The concert-lecture, titled “Thomas Mann, Beethoven und das Geheimnis
von Opus 111” (“Thomas Mann, Beethoven and the Secret of
Opus 111”), will begin at 7:30 p.m. in Smith Memorial Hall, 805
S. Mathews Ave., Urbana. The event is sponsored by Illinois’ department
of Germanic languages and literatures.
William Kinderman, a professor of musicology at Illinois, will offer
comments illustrated at the piano, “somewhat in the spirit of
Mann’s character Wendell Kretschmar,” Kinderman said.
Members of the German department, including Oliver Stenschke, a visiting
scholar from the University of Göttingen, Germany, will read excerpts
from Mann’s novel, “Doctor Faustus.” Readings will
be in German; English texts will be available.
The event will conclude with Kinderman’s complete performance
of Beethoven’s last piano sonata, Opus 111 in C minor.
A reception will follow the performance in the Lucy Ellis Lounge, 1080
Foreign Languages Building, 707 S. Mathews Ave., Urbana.
Both events are free and open to the public.
Mann was awarded the Nobel Prize for literature in 1929 for his early
novels, “Buddenbrooks,” “Death in Venice” and
“The Magic Mountain.” He is best known for “Doctor
Faustus,” a modern version of the medieval legend.

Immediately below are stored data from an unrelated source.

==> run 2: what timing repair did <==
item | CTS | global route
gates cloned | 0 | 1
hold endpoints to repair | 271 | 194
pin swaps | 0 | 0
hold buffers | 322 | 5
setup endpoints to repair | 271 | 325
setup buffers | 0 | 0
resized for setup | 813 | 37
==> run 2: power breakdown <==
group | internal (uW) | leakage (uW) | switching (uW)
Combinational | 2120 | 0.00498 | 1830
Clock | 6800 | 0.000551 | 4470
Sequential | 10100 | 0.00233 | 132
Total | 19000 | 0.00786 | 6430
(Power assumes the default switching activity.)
==> config.mk <==
export PLATFORM = sky130hd
export DESIGN_NAME = rv_decode_flat
export DESIGN_NICKNAME = d
export VERILOG_FILES = /design/src/source/rv_pkg.sv /design/src/source/id_ex_if.sv /design/src/source/rv_decode.sv /design/src/flat_wrapper.sv
export SDC_FILE = /design/constraint.sdc
export NUM_CORES = 1
export LEC_CHECK = 0
export ABC_CLOCK_PERIOD_IN_PS = 1920
export BUFFER_PORTS_ARGS = -buffer_cell sky130_fd_sc_hd__buf_2
export CORE_AREA = 5 5 223 225
export DETAILED_ROUTE_END_ITERATION = 10
export DIE_AREA = 0 0 228 230
export GPL_TIMING_DRIVEN = 0
export PLACE_DENSITY_LB_ADDON = 0.3
export SLEW_MARGIN = 20
export SYNTH_ARGS = -nofsm -noshare
export SYNTH_HDL_FRONTEND = slang
export SYNTH_SLANG_ARGS = --single-unit
==> constraint.sdc <==
create_clock -name vclk -period 1.92
set_clock_uncertainty 0.15 [all_clocks]
set_input_delay 0.192 -clock vclk [all_inputs]
set_output_delay 0.192 -clock vclk [all_outputs]
set_load 0.03 [all_outputs]
$ cat config.mk
export PLATFORM = sky130hd
export DESIGN_NAME = issue_ctrl
export DESIGN_NICKNAME = d
export VERILOG_FILES = /design/src/common/vbe_pkg.sv /design/src/design/issue_ctrl.sv
export VERILOG_INCLUDE_DIRS = /design/src /design/src/common
export SDC_FILE = /design/constraint.sdc
export NUM_CORES = 1
export LEC_CHECK = 0
export BUFFER_PORTS_ARGS = -buffer_cell sky130_fd_sc_hd__buf_2
export CAP_MARGIN = 20
export CORE_MARGIN = 2
export CORE_UTILIZATION = 41
export DETAILED_ROUTE_END_ITERATION = 10
export PLACE_DENSITY = 0.9
export SETUP_SLACK_MARGIN = 0.4
export SYNTH_ARGS = -nofsm -noshare
export SYNTH_HDL_FRONTEND = slang
export SYNTH_SLANG_ARGS = --single-unit
$ cat constraint.sdc
create_clock -name vclk -period 4.2
set_clock_uncertainty 0.2 [all_clocks]
set_input_delay 0.84 -clock vclk [all_inputs]
set_output_delay 0.84 -clock vclk [all_outputs]
set_load 0.005 [all_outputs]
--- src/common/vbe_consts.svh ---
`ifndef VBE_CONSTS_SVH
`define VBE_CONSTS_SVH

// Front-end offer width and issue width
`define VBE_ISSUE_LANE 4
`define VBE_NUM_ALU    2

// Two source operands per ALU lane
`define VBE_NUM_RD     (2 * `VBE_NUM_ALU)

// Command queue
`define VBE_CQ_DEPTH   8
`define VBE_CQ_CNT_W   ($clog2(`VBE_CQ_DEPTH + 1))

// Vector register geometry, SEW 8 and LMUL 1 only
`define VBE_VLEN       128
`define VBE_SEW        8
`define VBE_NUM_ELEM   (`VBE_VLEN / `VBE_SEW)
`define VBE_NUM_VREG   32

`endif

--- src/common/vbe_pkg.sv ---
`include "vbe_consts.svh"

package vbe_pkg;

    // Element-wise ALU operations
    typedef enum logic [1:0] {
        OP_ADD   = 2'd0,
        OP_SUB   = 2'd1,
        OP_SADDU = 2'd2,
        OP_SSUBU = 2'd3
    } vec_op_e;

    typedef logic [$clog2(`VBE_NUM_VREG)-1:0] vreg_idx_t;

    typedef logic [`VBE_VLEN-1:0] vreg_data_t;

    // One instruction as offered by the front end
    // Subtract forms compute vs2 - vs1
    typedef struct packed {
        vec_op_e   op;
        vreg_idx_t vd;
        vreg_idx_t vs1;
        vreg_idx_t vs2;
    } vec_cmd_t;

    // Lane output register contents
    typedef struct packed {
        vreg_idx_t  vd;
        vreg_data_t data;
        logic       sat;
    } lane_result_t;

endpackage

Kinderman’s research focuses on 18th- to early 20th-century music,
especially the works of Beethoven, Mozart, Schubert and Wagner.
His publications include such books as “A Companion to Wagner’s
‘Parsifal’ ” (2005, co-written with Katerine Syer),
and “The String Quartets of Beethoven” (2005).
Kinderman also wrote “Beethoven,” published in 1995, and
a three-volume study of Beethoven’s creative process titled “Artaria
195: Beethoven’s Sketchbook for the ‘Missa Solemnis’
and the Piano Sonata in E major, Opus 10” in 2003. His “Mozart’s
Piano Music” will be published next year.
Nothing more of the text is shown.